**GOAL OF THE EXERCISE**
Print, without alteration, the lines that extend from the one holding "usram_wdata <= usram_wdata;" to the final line of the listing below.

[[ PROVIDED ENTRIES, beginning ]]

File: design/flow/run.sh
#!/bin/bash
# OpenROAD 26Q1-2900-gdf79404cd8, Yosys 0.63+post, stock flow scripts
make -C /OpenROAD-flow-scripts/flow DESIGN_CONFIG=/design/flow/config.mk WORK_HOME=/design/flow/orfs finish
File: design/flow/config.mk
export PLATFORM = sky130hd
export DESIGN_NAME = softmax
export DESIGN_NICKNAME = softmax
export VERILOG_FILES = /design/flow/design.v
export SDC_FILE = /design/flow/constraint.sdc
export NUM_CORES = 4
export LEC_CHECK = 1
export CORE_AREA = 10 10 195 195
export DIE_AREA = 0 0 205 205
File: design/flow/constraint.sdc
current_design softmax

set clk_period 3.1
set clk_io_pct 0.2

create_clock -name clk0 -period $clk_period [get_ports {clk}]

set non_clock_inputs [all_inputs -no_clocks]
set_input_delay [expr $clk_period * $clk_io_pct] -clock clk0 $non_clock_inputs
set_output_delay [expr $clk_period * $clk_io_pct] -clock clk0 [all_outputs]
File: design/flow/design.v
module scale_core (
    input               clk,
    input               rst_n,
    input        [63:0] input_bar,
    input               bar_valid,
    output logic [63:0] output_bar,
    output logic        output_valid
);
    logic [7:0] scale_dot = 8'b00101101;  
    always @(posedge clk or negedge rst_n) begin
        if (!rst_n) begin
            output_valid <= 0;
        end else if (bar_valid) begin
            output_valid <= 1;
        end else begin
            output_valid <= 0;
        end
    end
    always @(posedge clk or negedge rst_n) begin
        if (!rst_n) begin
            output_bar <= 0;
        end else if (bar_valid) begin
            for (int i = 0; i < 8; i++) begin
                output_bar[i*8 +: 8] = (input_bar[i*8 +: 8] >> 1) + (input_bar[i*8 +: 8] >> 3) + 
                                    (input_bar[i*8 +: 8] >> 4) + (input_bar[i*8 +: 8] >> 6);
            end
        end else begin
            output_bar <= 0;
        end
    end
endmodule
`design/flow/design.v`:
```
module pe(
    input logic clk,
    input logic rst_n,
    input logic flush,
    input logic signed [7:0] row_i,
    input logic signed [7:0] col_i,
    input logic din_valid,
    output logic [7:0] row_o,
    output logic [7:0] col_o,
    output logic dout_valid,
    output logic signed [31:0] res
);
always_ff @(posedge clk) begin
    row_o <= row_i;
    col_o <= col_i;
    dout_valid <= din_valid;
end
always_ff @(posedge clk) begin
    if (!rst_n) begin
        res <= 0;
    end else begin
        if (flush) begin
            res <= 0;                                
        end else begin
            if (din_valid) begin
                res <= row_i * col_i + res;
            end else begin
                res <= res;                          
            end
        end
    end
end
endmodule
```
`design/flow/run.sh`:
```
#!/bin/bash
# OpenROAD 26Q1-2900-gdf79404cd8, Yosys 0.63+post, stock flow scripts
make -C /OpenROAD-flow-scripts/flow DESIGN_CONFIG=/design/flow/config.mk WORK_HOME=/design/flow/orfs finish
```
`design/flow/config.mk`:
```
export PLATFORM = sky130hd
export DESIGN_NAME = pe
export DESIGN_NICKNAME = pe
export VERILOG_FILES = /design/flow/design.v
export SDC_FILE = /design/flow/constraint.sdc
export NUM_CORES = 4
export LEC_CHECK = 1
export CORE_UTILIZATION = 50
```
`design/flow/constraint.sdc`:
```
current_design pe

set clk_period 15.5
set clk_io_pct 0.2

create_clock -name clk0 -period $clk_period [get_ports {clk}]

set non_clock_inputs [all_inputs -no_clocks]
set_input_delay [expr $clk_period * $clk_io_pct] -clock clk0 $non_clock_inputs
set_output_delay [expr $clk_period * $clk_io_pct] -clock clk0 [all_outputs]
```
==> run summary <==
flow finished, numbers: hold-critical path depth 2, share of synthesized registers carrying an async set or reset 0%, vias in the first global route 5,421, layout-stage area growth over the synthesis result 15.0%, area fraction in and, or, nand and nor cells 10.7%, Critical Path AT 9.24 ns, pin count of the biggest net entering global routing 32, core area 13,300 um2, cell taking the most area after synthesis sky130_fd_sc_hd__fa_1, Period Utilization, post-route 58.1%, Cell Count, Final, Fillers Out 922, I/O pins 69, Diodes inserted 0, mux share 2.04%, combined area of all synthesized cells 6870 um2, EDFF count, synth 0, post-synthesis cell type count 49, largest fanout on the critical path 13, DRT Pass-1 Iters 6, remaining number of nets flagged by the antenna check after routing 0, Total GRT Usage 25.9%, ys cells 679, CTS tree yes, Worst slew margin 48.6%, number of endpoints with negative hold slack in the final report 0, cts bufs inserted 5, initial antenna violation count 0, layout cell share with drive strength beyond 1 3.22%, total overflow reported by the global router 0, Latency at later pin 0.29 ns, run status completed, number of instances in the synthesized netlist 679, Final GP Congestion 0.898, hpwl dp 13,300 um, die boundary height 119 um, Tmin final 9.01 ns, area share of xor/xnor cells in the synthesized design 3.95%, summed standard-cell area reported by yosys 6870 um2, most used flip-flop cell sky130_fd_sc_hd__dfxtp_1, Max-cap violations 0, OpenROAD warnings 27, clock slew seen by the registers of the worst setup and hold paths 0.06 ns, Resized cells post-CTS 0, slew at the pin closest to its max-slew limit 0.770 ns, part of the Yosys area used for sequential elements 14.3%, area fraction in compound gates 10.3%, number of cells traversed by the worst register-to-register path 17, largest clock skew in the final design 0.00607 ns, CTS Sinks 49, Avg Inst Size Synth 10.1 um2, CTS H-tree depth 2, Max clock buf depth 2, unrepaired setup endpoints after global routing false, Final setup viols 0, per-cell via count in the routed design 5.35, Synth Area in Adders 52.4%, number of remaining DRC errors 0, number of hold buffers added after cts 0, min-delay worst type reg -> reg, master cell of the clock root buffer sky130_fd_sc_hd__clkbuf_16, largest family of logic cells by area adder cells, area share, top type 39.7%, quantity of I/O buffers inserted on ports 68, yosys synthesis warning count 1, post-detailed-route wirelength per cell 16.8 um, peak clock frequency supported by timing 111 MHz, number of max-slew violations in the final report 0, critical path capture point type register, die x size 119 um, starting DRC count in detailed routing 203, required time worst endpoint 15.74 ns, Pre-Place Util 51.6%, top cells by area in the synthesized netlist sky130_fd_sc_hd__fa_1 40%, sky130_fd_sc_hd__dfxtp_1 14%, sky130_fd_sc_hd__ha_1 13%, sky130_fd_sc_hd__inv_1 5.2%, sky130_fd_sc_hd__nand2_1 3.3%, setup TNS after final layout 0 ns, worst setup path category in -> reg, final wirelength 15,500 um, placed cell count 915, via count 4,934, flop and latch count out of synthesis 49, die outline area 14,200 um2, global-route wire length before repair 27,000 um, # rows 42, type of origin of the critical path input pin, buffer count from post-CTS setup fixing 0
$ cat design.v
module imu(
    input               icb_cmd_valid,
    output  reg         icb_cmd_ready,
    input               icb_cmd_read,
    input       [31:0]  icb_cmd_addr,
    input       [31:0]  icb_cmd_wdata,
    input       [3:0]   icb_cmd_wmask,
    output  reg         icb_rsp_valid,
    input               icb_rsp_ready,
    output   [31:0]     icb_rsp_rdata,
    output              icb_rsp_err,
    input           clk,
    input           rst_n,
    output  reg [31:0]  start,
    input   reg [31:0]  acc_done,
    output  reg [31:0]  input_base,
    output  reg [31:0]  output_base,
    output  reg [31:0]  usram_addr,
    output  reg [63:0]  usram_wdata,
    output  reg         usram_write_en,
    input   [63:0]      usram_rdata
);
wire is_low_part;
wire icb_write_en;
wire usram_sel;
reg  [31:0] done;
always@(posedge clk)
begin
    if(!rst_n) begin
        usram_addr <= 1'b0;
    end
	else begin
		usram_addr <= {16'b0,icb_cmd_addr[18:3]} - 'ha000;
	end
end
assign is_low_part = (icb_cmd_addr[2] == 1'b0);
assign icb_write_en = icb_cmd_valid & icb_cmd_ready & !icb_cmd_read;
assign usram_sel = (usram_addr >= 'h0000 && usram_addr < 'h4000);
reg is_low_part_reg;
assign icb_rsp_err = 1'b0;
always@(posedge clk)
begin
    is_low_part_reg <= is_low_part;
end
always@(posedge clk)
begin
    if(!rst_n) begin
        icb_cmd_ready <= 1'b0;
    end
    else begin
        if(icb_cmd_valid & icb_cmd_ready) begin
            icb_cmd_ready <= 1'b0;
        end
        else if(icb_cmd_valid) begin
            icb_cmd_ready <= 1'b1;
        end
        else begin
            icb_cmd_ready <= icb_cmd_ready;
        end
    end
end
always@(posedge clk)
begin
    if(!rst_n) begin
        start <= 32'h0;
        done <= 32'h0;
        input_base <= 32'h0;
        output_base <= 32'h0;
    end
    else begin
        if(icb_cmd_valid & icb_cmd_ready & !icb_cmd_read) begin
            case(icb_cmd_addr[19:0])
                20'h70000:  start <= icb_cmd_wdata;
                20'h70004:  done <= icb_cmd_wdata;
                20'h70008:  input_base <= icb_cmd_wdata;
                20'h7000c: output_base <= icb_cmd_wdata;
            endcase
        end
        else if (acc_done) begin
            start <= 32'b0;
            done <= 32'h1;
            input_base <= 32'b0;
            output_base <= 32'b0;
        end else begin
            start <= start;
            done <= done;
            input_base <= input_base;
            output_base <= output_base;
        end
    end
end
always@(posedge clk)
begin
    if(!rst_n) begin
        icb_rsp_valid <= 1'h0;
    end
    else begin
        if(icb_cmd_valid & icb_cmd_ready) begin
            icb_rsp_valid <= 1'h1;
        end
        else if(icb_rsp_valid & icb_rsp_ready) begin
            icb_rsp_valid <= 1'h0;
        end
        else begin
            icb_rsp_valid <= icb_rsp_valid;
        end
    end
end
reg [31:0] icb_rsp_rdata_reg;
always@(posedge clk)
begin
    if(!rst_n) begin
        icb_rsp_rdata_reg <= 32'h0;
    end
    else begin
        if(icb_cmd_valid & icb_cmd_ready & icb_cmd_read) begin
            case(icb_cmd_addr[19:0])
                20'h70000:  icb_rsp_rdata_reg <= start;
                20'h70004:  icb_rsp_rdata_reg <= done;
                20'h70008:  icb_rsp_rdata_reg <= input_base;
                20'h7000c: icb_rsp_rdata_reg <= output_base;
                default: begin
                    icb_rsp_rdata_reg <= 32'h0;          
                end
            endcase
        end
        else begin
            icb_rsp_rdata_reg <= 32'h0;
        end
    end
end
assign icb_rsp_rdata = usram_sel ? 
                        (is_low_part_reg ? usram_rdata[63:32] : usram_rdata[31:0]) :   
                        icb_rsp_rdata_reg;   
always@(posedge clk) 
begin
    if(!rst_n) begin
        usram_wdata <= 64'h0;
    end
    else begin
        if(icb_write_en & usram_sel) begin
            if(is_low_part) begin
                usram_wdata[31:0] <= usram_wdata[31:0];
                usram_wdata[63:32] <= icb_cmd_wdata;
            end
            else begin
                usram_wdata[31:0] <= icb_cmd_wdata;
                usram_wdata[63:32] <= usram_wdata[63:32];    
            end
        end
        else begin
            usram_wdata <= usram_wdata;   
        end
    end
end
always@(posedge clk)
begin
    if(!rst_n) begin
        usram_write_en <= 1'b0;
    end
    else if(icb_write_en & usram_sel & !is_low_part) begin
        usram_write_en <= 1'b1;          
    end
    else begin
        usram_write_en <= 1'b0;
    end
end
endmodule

[[ PROVIDED ENTRIES, end ]]

**ANSWER TO THE EXERCISE**
            usram_wdata <= usram_wdata;   
        end
    end
end
always@(posedge clk)
begin
    if(!rst_n) begin
        usram_write_en <= 1'b0;
    end
    else if(icb_write_en & usram_sel & !is_low_part) begin
        usram_write_en <= 1'b1;          
    end
    else begin
        usram_write_en <= 1'b0;
    end
end
endmodule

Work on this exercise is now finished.